Exercise description >> Keep only the lines of the data below that contain "boot", and copy them.

Entries provided >>

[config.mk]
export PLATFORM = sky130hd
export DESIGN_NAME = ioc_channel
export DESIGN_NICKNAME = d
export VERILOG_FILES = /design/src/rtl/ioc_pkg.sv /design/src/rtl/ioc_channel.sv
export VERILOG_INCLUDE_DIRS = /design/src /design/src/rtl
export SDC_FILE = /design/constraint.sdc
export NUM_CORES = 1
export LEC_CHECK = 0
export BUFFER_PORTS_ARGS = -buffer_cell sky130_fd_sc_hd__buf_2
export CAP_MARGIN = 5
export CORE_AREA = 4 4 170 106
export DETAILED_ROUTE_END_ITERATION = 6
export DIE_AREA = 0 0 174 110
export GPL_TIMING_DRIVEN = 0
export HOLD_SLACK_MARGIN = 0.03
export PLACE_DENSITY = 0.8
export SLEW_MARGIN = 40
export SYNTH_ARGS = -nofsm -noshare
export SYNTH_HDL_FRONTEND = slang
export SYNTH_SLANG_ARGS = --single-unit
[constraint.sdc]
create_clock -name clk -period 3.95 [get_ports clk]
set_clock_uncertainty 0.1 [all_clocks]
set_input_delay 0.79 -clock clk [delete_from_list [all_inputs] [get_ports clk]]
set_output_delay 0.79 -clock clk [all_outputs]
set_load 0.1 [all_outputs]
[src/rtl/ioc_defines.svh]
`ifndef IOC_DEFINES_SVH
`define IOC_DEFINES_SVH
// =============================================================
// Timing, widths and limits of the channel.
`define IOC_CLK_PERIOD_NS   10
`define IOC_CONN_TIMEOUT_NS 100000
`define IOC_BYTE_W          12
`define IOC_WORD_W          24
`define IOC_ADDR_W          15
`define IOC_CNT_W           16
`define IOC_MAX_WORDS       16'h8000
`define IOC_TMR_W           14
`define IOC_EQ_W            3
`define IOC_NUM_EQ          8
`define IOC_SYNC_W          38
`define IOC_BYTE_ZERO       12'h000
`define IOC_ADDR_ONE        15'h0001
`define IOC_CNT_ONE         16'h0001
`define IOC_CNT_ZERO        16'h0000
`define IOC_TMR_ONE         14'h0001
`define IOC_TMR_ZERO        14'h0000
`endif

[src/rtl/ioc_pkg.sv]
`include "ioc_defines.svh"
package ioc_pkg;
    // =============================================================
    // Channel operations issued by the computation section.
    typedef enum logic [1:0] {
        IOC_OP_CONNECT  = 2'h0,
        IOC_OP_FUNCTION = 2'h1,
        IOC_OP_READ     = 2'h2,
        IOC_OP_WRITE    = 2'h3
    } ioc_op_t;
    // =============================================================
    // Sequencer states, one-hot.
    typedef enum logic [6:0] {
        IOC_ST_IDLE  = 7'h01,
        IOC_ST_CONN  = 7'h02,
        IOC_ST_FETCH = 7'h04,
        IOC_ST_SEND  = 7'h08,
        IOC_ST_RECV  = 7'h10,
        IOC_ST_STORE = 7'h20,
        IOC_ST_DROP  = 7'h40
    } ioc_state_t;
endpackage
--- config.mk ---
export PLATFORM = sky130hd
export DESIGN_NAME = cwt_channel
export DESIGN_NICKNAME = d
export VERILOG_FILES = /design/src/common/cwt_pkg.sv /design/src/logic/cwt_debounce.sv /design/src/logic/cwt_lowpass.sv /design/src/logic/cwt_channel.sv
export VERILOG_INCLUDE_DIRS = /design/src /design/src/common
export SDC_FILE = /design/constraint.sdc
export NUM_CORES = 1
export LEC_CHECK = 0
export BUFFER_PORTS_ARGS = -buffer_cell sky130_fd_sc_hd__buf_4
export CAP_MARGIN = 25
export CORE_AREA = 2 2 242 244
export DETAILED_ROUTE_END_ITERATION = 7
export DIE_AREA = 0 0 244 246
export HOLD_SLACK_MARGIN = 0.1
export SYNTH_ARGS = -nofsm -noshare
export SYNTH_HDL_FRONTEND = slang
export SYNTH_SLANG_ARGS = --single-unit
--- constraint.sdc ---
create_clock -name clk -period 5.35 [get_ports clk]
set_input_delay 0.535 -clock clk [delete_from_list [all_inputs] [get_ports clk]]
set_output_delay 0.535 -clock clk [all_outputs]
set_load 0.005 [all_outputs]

--

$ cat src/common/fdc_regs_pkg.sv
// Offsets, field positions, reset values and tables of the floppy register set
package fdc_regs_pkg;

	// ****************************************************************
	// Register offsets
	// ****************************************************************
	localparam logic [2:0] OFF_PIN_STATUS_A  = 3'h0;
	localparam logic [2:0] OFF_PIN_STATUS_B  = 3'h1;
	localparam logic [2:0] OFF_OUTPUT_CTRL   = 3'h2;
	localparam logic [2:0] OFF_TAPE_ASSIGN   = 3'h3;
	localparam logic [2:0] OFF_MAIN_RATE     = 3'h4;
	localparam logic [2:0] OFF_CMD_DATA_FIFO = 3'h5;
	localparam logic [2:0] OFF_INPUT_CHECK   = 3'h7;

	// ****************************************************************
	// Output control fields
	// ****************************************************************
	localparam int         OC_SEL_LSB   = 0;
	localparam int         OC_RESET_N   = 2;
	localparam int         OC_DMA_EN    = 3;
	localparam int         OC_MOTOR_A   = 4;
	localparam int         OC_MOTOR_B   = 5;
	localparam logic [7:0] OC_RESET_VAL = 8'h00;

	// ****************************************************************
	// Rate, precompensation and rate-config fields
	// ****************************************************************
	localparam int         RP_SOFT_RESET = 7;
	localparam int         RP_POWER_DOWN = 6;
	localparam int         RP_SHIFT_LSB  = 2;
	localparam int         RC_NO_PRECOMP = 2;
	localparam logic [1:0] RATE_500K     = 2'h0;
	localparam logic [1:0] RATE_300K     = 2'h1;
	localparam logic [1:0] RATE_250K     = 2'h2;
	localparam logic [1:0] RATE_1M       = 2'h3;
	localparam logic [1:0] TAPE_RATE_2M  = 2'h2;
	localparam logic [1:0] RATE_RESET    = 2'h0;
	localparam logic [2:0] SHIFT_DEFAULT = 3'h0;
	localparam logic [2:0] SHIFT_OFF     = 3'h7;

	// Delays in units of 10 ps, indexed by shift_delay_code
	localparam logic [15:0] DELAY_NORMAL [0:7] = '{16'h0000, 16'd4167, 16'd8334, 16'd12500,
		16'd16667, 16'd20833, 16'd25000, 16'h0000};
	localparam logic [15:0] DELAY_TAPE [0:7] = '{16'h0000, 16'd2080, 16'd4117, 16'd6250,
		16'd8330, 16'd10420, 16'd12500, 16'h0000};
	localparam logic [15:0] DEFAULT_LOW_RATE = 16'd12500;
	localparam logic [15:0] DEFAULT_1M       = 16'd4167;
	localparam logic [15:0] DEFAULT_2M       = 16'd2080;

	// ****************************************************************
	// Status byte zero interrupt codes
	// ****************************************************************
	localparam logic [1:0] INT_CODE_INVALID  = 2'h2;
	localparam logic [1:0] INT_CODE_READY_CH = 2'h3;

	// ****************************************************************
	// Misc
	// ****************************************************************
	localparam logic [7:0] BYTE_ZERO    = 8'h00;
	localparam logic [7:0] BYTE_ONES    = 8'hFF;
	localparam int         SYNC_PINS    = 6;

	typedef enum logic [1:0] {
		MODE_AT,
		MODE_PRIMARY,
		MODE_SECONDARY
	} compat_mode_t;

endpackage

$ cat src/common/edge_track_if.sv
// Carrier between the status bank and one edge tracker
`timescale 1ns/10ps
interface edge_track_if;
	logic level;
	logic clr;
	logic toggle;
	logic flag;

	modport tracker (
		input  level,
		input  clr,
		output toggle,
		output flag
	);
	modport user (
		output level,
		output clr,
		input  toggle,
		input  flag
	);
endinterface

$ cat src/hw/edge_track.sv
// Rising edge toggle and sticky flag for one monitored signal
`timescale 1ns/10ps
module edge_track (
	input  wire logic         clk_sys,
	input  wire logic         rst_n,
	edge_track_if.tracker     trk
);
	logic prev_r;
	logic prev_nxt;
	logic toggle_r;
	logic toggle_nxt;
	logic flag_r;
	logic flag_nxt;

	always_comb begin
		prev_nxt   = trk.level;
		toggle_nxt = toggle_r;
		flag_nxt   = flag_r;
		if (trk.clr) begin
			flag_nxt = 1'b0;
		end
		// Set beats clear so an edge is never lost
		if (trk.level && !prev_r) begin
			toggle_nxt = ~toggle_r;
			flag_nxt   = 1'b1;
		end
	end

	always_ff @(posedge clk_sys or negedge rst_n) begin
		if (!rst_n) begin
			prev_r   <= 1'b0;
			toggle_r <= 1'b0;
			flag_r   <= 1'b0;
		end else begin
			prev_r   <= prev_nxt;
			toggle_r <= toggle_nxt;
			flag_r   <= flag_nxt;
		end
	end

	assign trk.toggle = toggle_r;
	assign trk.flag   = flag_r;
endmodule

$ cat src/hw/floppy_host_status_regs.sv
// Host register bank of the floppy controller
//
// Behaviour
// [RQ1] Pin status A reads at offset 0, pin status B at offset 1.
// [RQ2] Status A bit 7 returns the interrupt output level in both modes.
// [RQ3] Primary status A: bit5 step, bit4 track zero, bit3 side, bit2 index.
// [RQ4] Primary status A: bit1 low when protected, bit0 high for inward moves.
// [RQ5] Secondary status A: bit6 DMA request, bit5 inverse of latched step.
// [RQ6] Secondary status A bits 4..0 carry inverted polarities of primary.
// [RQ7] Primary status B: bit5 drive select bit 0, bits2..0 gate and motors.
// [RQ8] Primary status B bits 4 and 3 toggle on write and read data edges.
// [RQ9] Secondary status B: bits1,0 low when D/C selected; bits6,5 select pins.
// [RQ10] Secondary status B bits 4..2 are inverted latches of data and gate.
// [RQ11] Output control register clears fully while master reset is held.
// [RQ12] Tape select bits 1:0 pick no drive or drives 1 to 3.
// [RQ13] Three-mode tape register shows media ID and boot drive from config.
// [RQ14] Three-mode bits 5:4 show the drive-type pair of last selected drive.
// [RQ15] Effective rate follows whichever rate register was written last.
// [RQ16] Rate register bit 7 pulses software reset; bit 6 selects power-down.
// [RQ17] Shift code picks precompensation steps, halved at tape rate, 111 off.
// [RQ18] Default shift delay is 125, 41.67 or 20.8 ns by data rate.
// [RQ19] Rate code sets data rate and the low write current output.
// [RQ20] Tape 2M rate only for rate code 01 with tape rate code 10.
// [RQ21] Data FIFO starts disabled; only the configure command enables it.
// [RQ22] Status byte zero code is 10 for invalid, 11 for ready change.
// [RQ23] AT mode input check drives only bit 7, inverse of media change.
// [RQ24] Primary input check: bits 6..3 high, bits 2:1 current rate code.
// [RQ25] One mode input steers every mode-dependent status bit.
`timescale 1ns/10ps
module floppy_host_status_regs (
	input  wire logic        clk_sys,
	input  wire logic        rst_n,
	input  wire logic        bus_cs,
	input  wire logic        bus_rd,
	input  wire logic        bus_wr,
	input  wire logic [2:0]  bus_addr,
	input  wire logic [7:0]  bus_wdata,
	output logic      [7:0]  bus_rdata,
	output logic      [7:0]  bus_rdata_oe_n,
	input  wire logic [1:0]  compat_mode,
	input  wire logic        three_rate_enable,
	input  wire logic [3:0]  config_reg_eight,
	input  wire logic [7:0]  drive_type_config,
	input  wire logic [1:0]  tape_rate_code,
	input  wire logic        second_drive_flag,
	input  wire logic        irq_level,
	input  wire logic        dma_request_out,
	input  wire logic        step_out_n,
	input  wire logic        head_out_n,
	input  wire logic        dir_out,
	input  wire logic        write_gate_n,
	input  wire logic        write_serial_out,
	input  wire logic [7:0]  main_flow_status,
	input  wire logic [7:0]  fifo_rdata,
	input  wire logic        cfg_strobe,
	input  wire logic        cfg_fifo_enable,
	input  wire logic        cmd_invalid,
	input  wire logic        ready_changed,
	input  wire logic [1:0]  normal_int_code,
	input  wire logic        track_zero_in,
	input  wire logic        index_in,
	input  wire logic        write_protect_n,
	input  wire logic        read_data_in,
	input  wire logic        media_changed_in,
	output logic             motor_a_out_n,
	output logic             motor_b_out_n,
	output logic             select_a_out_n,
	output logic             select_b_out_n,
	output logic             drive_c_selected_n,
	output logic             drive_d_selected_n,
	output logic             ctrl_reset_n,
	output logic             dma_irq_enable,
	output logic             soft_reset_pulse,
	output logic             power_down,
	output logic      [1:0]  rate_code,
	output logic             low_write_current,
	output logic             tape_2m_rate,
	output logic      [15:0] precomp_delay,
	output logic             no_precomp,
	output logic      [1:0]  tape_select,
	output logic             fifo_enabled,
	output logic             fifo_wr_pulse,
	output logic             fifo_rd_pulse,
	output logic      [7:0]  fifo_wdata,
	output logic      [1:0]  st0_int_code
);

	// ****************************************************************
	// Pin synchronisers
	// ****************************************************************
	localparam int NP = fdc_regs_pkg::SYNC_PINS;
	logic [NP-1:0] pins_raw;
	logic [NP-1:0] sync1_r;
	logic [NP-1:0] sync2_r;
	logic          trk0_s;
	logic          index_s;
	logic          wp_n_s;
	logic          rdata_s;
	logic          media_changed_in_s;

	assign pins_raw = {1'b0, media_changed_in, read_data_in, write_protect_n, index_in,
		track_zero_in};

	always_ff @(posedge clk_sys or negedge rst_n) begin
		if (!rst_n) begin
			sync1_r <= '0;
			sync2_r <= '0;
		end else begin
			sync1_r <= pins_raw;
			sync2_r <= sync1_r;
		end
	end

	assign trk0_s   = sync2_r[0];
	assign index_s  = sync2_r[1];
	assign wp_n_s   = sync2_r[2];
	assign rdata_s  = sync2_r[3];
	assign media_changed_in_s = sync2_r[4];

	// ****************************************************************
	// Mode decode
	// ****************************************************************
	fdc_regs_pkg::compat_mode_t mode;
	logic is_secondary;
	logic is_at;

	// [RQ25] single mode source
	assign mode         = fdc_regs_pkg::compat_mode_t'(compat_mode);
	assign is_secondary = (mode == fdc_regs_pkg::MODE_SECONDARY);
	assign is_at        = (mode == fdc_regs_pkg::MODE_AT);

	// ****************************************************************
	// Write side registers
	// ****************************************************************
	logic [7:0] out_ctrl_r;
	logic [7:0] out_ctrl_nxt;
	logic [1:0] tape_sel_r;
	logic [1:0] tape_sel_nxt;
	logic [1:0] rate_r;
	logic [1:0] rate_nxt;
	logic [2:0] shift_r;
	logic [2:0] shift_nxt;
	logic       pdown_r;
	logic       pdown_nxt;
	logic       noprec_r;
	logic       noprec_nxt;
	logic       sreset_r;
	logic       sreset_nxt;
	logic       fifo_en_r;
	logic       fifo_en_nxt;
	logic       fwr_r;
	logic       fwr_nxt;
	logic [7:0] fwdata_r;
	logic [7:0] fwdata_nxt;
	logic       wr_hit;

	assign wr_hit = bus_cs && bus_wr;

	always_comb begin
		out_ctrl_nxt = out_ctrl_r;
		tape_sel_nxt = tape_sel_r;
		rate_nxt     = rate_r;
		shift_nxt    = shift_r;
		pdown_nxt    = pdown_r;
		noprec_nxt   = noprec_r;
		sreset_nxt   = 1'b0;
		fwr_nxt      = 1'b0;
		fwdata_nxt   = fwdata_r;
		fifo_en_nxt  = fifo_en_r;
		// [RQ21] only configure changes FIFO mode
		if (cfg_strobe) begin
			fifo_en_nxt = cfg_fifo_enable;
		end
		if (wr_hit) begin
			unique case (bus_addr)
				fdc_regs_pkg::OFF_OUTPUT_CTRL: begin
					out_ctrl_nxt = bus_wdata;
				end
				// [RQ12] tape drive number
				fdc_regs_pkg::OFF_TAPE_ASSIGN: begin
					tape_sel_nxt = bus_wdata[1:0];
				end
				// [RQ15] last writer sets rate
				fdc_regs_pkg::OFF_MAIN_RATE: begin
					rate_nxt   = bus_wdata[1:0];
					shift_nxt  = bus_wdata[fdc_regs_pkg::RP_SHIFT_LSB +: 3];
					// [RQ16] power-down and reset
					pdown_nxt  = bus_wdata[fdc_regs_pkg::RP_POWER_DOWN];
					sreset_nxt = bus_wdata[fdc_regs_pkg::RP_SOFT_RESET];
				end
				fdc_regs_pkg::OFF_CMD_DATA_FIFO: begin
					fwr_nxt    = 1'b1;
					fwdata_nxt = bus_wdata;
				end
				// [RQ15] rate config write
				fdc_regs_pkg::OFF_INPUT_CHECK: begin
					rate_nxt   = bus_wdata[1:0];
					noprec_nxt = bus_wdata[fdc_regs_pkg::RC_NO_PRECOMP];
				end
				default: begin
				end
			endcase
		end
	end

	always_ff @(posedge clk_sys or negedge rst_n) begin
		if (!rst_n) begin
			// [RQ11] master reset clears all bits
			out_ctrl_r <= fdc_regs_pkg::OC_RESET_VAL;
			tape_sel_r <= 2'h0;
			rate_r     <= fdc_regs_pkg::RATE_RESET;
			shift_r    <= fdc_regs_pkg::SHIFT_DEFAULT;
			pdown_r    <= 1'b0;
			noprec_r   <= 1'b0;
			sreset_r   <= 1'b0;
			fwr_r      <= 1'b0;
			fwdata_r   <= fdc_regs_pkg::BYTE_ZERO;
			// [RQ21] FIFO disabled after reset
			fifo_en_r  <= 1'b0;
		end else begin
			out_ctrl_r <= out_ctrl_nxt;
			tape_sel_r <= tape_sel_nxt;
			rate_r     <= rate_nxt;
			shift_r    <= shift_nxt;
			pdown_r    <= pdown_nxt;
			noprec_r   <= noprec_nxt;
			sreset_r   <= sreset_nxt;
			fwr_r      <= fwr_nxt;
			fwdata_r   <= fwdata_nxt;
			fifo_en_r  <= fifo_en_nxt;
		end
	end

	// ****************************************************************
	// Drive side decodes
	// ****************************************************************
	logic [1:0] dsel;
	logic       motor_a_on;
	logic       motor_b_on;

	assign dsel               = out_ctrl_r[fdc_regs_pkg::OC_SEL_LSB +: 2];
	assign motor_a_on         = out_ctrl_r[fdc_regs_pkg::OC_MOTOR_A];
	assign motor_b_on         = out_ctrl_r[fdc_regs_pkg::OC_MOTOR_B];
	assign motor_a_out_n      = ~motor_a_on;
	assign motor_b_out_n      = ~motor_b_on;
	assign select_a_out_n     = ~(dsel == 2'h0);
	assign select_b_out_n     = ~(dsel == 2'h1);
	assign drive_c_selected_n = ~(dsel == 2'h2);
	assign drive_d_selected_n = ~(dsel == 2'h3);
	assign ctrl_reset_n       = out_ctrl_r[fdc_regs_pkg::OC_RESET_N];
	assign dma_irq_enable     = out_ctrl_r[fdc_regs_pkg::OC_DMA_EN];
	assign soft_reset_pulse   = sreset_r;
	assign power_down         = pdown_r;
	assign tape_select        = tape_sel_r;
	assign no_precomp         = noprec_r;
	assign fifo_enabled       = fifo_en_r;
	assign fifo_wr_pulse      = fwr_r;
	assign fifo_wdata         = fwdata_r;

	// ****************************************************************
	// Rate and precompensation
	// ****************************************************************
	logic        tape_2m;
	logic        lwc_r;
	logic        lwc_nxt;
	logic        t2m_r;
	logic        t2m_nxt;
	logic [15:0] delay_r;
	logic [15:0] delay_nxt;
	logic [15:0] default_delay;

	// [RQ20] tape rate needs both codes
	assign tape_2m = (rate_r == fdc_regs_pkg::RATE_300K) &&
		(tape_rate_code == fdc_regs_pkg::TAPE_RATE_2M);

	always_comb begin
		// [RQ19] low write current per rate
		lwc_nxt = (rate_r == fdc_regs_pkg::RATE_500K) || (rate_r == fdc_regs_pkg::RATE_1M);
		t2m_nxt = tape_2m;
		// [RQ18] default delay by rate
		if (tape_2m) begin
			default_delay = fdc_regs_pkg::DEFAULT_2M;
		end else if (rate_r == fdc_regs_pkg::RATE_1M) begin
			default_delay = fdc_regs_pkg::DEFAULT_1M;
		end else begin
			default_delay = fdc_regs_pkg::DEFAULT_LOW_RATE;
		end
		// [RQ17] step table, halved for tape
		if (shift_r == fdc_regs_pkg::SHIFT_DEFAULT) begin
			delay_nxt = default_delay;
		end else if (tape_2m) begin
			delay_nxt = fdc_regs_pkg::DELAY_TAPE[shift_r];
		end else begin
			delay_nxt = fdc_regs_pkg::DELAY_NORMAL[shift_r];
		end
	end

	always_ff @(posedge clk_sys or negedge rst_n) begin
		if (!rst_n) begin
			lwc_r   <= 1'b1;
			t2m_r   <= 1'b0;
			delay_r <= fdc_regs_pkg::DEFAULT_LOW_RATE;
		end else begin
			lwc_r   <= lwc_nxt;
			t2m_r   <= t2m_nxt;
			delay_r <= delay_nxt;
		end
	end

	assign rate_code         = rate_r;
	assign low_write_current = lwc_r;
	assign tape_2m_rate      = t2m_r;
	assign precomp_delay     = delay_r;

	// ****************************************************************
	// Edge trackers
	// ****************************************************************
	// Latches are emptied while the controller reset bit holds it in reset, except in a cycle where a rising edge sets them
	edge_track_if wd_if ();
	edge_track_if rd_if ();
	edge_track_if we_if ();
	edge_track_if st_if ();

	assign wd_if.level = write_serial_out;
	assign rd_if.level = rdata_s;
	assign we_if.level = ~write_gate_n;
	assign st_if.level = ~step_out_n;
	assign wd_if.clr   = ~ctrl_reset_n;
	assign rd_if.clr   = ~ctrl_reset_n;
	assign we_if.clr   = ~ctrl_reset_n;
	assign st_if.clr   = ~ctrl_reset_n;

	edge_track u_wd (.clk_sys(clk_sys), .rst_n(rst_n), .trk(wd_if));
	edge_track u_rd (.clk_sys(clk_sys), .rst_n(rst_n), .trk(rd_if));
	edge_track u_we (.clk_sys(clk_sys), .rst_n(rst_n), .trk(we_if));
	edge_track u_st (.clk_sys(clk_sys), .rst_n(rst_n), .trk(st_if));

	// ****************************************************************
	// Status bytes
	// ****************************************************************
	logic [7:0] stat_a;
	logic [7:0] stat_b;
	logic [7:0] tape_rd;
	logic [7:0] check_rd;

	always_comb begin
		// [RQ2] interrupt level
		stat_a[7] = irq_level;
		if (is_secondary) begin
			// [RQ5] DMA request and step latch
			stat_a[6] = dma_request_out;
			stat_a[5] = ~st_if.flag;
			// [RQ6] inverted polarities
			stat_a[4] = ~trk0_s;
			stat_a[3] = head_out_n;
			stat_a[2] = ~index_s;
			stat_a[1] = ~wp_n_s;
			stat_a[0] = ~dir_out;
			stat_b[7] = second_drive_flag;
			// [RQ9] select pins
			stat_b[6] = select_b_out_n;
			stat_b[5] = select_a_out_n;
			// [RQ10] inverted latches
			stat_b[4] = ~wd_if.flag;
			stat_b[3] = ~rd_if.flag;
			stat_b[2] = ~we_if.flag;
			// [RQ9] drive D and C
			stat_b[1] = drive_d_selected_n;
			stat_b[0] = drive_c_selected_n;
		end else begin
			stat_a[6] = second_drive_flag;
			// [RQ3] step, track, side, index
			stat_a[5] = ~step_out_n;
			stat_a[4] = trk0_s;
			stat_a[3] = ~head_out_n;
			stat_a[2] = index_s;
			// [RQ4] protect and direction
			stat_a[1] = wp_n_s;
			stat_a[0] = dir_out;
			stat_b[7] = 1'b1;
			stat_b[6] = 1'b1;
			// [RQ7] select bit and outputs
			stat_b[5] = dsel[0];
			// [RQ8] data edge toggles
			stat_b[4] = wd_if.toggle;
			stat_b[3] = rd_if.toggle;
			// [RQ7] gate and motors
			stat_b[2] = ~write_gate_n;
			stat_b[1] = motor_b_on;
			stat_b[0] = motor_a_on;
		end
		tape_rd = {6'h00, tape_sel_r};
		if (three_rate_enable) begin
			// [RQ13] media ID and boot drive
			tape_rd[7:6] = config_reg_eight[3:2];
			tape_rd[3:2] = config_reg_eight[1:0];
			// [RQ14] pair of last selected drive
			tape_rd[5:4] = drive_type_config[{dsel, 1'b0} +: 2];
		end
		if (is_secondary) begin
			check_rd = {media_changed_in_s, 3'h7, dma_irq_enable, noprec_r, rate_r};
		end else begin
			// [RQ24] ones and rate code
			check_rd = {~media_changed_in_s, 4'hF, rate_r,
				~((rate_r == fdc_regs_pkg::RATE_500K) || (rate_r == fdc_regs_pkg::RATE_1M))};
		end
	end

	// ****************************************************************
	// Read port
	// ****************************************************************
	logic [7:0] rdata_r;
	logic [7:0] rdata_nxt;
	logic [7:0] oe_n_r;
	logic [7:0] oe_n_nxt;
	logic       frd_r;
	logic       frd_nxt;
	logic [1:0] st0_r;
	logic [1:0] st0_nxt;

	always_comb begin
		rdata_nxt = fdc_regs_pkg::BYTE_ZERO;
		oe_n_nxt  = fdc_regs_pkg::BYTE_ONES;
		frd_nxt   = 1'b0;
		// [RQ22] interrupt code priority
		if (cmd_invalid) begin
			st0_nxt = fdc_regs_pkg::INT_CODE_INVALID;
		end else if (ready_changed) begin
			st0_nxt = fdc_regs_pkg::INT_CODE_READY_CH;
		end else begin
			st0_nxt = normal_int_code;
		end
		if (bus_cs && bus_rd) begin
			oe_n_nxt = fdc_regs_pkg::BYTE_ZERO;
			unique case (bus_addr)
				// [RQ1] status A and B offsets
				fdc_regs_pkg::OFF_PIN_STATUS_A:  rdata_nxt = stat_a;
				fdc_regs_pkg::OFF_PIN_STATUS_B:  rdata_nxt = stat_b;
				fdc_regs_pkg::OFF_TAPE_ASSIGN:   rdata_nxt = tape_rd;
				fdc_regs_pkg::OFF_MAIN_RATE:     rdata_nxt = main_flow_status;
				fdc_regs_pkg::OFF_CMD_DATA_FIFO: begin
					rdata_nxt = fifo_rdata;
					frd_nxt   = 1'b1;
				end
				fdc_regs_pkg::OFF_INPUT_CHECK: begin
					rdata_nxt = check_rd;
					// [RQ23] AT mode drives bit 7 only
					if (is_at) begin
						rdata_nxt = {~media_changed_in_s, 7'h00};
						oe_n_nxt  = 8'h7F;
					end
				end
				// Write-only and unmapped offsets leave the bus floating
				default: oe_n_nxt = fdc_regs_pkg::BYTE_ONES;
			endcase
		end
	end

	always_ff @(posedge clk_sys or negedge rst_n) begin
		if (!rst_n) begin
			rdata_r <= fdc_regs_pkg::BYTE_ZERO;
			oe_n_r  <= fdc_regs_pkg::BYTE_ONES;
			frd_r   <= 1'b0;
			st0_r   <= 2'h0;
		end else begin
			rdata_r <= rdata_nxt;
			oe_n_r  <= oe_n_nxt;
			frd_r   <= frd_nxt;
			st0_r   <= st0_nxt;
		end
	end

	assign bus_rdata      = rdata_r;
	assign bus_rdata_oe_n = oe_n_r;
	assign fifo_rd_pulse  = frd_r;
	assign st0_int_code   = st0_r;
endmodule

Solved problem >>
// [RQ13] Three-mode tape register shows media ID and boot drive from config.
			// [RQ13] media ID and boot drive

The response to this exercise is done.